これらの症状が現れた場合は、直ちに服用を中止し、医師の診察を受けてください。
その他の副作用[1]
- 消化器症状: 食欲不振、胃部不快感、悪心、嘔吐、下痢など。
- 精神神経系症状: 不眠、発汗過多、頻脈、動悸、全身倦怠感、精神興奮など。これらは麻黄の成分(エフェドリン類)による影響が考えられます。

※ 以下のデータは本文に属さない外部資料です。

--- src/rtl/traffic_phase_sched.sv ---
// Phase scheduler for the four-approach intersection: arbitrates NS/SN/EW/WE requests
// into green/yellow phases and selects servo speed from per-approach congestion.
//
// state   | meaning
// ALL_RED | post-reset clearance, all barriers closed
// G0 / Y0 | NS+SN green / yellow
// G1 / Y1 | EW green / yellow
// G2 / Y2 | WE green / yellow
module traffic_phase_sched #(
    parameter int T_GREEN_MIN = 50,
    parameter int T_GREEN_MAX = 200,
    parameter int T_YELLOW    = 30,
    parameter int T_CONGEST   = 100,
    parameter int TW          = 8
) (
    input  logic       clk_10Hz,
    input  logic       rst_n,
    input  logic [3:0] req,
    output logic [5:0] tfst,
    output logic [1:0] vel
);

    // State encodings are the light word itself, so tfst needs no decode.
    typedef enum logic [5:0] {
        ALL_RED = 6'b000000,
        G0      = 6'b100000,
        Y0      = 6'b010000,
        G1      = 6'b001000,
        Y1      = 6'b000100,
        G2      = 6'b000010,
        Y2      = 6'b000001
    } state_t;

    localparam logic [TW:0]   L_GMIN = (TW+1)'(T_GREEN_MIN);
    localparam logic [TW:0]   L_GMAX = (TW+1)'(T_GREEN_MAX);
    localparam logic [TW:0]   L_YEL  = (TW+1)'(T_YELLOW);
    localparam logic [TW-1:0] L_CONG = TW'(T_CONGEST);

    state_t        r_state;
    state_t        w_next_state;
    logic [TW-1:0] r_timer;
    logic [TW:0]   w_timer_p1;
    logic          w_yel_done;
    logic          w_gmin_ok;
    logic          w_gmax_ok;
    logic [3:0]    w_preq;
    logic [TW-1:0] r_wait     [4];
    logic [TW-1:0] w_wait_nxt [4];
    logic [3:0]    w_green;
    logic [3:0]    w_cong_nxt;
    logic [1:0]    r_vel;
    logic [1:0]    w_vel_nxt;

    function automatic state_t green_of(input logic [1:0] p);
        case (p)
            2'd0:    return G0;
            2'd1:    return G1;
            default: return G2;
        endcase
    endfunction

    // Round-robin pick starting after phase k; with nobody waiting, advance to k+1.
    function automatic state_t next_green(input logic [1:0] k, input logic [3:0] pr);
        logic [1:0] p1;
        logic [1:0] p2;
        p1 = (k == 2'd2) ? 2'd0 : k + 2'd1;
        p2 = (p1 == 2'd2) ? 2'd0 : p1 + 2'd1;
        if (pr[p1])      return green_of(p1);
        else if (pr[p2]) return green_of(p2);
        else if (pr[k])  return green_of(k);
        else             return green_of(p1);
    endfunction

    // Timer compares use timer+1 so thresholds of zero do not wrap.
    assign w_timer_p1 = {1'b0, r_timer} + (TW+1)'(1);
    assign w_yel_done = (w_timer_p1 == L_YEL);
    assign w_gmin_ok  = (w_timer_p1 >= L_GMIN);
    assign w_gmax_ok  = (w_timer_p1 >= L_GMAX);
    assign w_preq     = {1'b0, req[0], req[1], req[3] | req[2]};

    always_comb begin
        w_next_state = r_state;
        case (r_state)
            ALL_RED: if (w_yel_done) w_next_state = next_green(2'd2, w_preq);
            G0: if (w_gmin_ok && (w_preq[1] | w_preq[2]) && (!w_preq[0] || w_gmax_ok))
                    w_next_state = Y0;
            G1: if (w_gmin_ok && (w_preq[0] | w_preq[2]) && (!w_preq[1] || w_gmax_ok))
                    w_next_state = Y1;
            G2: if (w_gmin_ok && (w_preq[0] | w_preq[1]) && (!w_preq[2] || w_gmax_ok))
                    w_next_state = Y2;
            Y0: if (w_yel_done) w_next_state = next_green(2'd0, w_preq);
            Y1: if (w_yel_done) w_next_state = next_green(2'd1, w_preq);
            Y2: if (w_yel_done) w_next_state = next_green(2'd2, w_preq);
            default: w_next_state = ALL_RED;
        endcase
    end

    assign w_green = {r_state == G0, r_state == G0, r_state == G1, r_state == G2};

    always_comb begin
        for (int i = 0; i < 4; i++) begin
            w_wait_nxt[i] = r_wait[i];
            if (!req[i])
                w_wait_nxt[i] = '0;
            else if (!w_green[i] && (r_wait[i] < L_CONG))
                w_wait_nxt[i] = r_wait[i] + TW'(1);
            w_cong_nxt[i] = (w_wait_nxt[i] == L_CONG);
        end
    end

    always_comb begin
        w_vel_nxt = 2'b00;
        case (w_next_state)
            G0:      w_vel_nxt = {w_cong_nxt[3], w_cong_nxt[2]};
            G1:      w_vel_nxt = {1'b0, w_cong_nxt[1]};
            G2:      w_vel_nxt = {1'b0, w_cong_nxt[0]};
            default: w_vel_nxt = 2'b00;
        endcase
    end

    always_ff @(posedge clk_10Hz or negedge rst_n) begin
        if (!rst_n) begin
            r_state <= ALL_RED;
            r_timer <= '0;
            r_vel   <= 2'b00;
            for (int i = 0; i < 4; i++) r_wait[i] <= '0;
        end else begin
            r_state <= w_next_state;
            r_vel   <= w_vel_nxt;
            if (w_next_state != r_state)
                r_timer <= '0;
            else if (r_timer != '1)
                r_timer <= r_timer + TW'(1);
            for (int i = 0; i < 4; i++) r_wait[i] <= w_wait_nxt[i];
        end
    end

    assign tfst = r_state;
    assign vel  = r_vel;

endmodule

- 皮膚症状: 発疹、蕁麻疹など。アレルギー反応によるものです。
これらの症状が見られた場合も、医師や薬剤師に相談し、適切な指示を仰いでください。特に、麻黄による動悸や不眠は、患者さまの生活の質に大きく影響するため、当院では患者さまの訴えを丁寧に聞き取り、必要に応じて服用量の調整や他の漢方薬への変更を検討しています。皮膚科の臨床経験上、麻黄による副作用は個人差が大きいと感じています。
五虎湯に関する患者さまからのご質問

ジェネリック医薬品について
五虎湯には、ツムラ、クラシエ、コタローなど複数の製薬会社から販売されている医療用漢方製剤があります。これらは厳密にはジェネリック医薬品とは異なりますが、同じ生薬構成と効能・効果を持つ同等品として扱われます。各社の製品は、配合生薬の含有量や製法に若干の違いがある場合もありますが、基本的には同じ効果が期待できます。
医療用漢方製剤の種類
- ツムラ五虎湯エキス顆粒(医療用): ツムラが製造販売する五虎湯です。医療現場で最も広く処方されています。

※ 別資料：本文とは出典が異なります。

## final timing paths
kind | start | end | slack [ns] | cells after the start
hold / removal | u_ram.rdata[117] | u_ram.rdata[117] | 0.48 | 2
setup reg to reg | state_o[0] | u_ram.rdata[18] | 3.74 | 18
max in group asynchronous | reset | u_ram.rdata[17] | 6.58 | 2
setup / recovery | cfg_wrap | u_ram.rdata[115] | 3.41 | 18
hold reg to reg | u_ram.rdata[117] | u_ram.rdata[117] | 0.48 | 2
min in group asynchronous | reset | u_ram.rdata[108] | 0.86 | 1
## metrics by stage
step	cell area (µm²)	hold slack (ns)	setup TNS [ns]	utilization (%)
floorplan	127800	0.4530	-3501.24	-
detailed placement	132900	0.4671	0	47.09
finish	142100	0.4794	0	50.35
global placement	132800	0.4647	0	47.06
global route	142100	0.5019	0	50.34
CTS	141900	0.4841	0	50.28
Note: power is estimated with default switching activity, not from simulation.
### config.mk
export PLATFORM = sky130hd
export DESIGN_NAME = wb_modport
export DESIGN_NICKNAME = d
export VERILOG_FILES = /design/src/rtl/wb_modport_pkg.sv /design/src/rtl/wb_modport_fifo.sv /design/src/rtl/wb_modport.sv
export SDC_FILE = /design/constraint.sdc
export NUM_CORES = 1
export LEC_CHECK = 0
export ABC_CLOCK_PERIOD_IN_PS = 2200
export CORE_AREA = 2 2 74 76
export CTS_BUF_LIST = sky130_fd_sc_hd__clkbuf_2 sky130_fd_sc_hd__clkbuf_4 sky130_fd_sc_hd__clkbuf_8
export CTS_CLUSTER_DIAMETER = 60
export DETAILED_ROUTE_END_ITERATION = 10
export DIE_AREA = 0 0 76 78
export GPL_TIMING_DRIVEN = 0
export SLEW_MARGIN = 20
export SYNTH_ARGS = -nofsm -noshare
export SYNTH_HDL_FRONTEND = slang
export SYNTH_SLANG_ARGS = --single-unit
### constraint.sdc
create_clock -name clk_i -period 2.2 [get_ports clk_i]
set_input_delay 0.44 -clock clk_i [delete_from_list [all_inputs] [get_ports clk_i]]
set_output_delay 0.44 -clock clk_i [all_outputs]
set_load 0.01 [all_outputs]
===== config.mk =====
export PLATFORM = sky130hd
export DESIGN_NAME = uncache_store_buffer
export DESIGN_NICKNAME = d
export VERILOG_FILES = /design/src/rtl/uncache_store_buffer.sv
export SDC_FILE = /design/constraint.sdc
export NUM_CORES = 1
export LEC_CHECK = 0
export ABC_CLOCK_PERIOD_IN_PS = 4650
export CORE_MARGIN = 2
export CORE_UTILIZATION = 29
export CTS_BUF_LIST = sky130_fd_sc_hd__clkbuf_2
export DETAILED_ROUTE_END_ITERATION = 10
export GPL_TIMING_DRIVEN = 0
export MAX_ROUTING_LAYER = met4
export PLACE_DENSITY = 0.55
export SLEW_MARGIN = 20
export SYNTH_ARGS = -nofsm -noshare
export SYNTH_HDL_FRONTEND = slang
export SYNTH_SLANG_ARGS = --single-unit

===== constraint.sdc =====
create_clock -name clk -period 4.65 [get_ports clk]
set_input_delay 0.6975 -clock clk [delete_from_list [all_inputs] [get_ports clk]]
set_output_delay 0.6975 -clock clk [all_outputs]
set_load 0.1 [all_outputs]
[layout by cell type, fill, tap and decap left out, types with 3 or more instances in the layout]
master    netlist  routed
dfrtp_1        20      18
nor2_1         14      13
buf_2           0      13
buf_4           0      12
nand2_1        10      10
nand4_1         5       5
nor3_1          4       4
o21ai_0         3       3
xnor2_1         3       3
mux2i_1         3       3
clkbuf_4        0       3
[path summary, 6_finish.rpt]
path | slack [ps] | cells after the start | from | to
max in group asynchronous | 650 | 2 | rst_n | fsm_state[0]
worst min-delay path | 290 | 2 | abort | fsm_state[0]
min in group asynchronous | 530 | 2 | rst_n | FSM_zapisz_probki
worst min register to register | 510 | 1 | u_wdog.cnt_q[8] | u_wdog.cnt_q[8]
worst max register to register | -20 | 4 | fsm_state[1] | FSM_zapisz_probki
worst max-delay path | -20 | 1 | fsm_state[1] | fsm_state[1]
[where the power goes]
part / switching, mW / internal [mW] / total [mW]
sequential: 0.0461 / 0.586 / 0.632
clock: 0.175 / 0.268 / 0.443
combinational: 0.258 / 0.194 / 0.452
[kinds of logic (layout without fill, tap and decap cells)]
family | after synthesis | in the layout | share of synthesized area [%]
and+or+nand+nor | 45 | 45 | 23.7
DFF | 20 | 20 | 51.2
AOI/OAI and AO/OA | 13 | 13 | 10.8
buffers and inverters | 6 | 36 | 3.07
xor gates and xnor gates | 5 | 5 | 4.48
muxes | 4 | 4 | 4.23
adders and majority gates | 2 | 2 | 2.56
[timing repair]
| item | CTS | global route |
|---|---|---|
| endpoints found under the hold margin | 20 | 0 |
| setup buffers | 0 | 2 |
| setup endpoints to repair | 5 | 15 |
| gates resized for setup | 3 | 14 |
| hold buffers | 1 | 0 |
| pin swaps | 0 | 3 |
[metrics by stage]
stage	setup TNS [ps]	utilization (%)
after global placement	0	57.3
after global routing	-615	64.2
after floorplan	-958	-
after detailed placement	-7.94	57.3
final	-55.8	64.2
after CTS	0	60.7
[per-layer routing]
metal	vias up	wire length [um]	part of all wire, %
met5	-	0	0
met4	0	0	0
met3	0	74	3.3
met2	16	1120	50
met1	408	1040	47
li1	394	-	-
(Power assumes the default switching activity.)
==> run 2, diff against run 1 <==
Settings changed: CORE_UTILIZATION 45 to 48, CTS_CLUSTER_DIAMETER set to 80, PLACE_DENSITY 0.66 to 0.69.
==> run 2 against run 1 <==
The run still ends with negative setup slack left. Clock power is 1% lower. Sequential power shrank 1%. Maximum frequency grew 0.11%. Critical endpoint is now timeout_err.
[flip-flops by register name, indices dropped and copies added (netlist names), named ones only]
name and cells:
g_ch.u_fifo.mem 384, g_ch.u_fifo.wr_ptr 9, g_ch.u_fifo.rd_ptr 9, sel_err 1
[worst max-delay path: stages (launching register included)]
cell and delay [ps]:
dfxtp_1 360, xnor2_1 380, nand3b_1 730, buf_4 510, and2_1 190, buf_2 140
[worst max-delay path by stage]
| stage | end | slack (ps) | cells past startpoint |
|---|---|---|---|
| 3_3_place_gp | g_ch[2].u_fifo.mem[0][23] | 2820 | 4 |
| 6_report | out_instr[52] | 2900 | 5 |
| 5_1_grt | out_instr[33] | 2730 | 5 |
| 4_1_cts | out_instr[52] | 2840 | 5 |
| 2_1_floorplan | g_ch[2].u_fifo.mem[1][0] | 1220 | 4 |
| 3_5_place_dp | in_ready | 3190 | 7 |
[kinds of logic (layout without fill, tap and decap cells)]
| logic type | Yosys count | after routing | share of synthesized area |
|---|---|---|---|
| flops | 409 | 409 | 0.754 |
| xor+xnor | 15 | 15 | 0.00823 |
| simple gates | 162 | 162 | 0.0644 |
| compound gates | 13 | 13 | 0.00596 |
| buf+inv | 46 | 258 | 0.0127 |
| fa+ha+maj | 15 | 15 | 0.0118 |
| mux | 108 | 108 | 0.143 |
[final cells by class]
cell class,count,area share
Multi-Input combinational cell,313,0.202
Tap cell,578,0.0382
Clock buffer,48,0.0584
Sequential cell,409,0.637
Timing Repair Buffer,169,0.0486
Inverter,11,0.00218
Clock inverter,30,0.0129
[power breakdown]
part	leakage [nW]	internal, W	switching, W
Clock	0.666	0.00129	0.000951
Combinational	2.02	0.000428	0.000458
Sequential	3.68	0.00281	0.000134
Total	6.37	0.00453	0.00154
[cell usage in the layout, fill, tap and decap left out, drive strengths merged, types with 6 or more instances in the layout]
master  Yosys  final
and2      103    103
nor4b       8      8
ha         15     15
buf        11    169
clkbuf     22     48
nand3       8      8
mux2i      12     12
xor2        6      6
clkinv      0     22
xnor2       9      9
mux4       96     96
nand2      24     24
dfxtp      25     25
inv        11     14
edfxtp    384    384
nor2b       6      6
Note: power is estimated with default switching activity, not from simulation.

- クラシエ五虎湯エキス細粒: クラシエが製造販売する五虎湯です。
- コタロー五虎湯エキス細粒: 小太郎漢方製薬が製造販売する五虎湯です。
これらの製品は、いずれも医師の処方箋に基づいて調剤される医療用医薬品であり、保険適用となります。患者さまが特定のメーカーの製品を希望される場合は、医師や薬剤師にご相談ください。ただし、薬局での在庫状況や流通の関係で、ご希望に沿えない場合もあります。

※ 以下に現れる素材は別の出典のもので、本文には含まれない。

$ cat config.mk
export PLATFORM = sky130hd
export DESIGN_NAME = uart_tx_serializer
export DESIGN_NICKNAME = d
export VERILOG_FILES = /design/src/rtl/uart_tx_serializer.sv
export SDC_FILE = /design/constraint.sdc
export NUM_CORES = 1
export LEC_CHECK = 0
export ABC_AREA = 1
export BUFFER_PORTS_ARGS = -buffer_cell sky130_fd_sc_hd__buf_2
export CORE_MARGIN = 3
export CORE_UTILIZATION = 44
export DETAILED_ROUTE_END_ITERATION = 6
export GPL_TIMING_DRIVEN = 0
export PLACE_DENSITY = 0.75
export SKIP_LAST_GASP = 1
export SYNTH_ARGS = -nofsm -noshare
export SYNTH_HDL_FRONTEND = slang
export SYNTH_SLANG_ARGS = --single-unit
$ cat constraint.sdc
create_clock -name UART_TX_CLK -period 2.9 [get_ports UART_TX_CLK]
set_input_delay 0.435 -clock UART_TX_CLK [delete_from_list [all_inputs] [get_ports UART_TX_CLK]]
set_output_delay 0.435 -clock UART_TX_CLK [all_outputs]
set_load 0.01 [all_outputs]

当院では、主にツムラの製品を処方していますが、患者さまの体質や過去の服用経験、あるいは薬局での入手しやすさなどを考慮して、他のメーカーの製品を検討することもあります。重要なのは、どのメーカーの五虎湯であっても、医師の指示に従って正しく服用することです。
まとめ
五虎湯は、気管支喘息や気管支炎、鼻炎など、炎症を伴う咳や喘鳴に効果が期待される漢方薬です。麻黄と石膏の組み合わせにより、気管支拡張作用と清熱作用をバランス良く発揮します。しかし、麻黄による動悸や不眠、甘草による偽アルドステロン症などの副作用には注意が必要です。服用に際しては、添付文書の用法・用量を守り、既往歴や併用薬を医師や薬剤師に正確に伝えることが重要です。妊娠中や授乳中の方、高齢者、特定の疾患をお持ちの方は、必ず事前に相談してください。五虎湯には複数の製薬会社から同等品が販売されており、いずれも医師の処方箋に基づいて服用されます。症状の改善が見られない場合や、気になる症状が現れた場合は、速やかに医療機関を受診し、適切なアドバイスを受けるようにしましょう。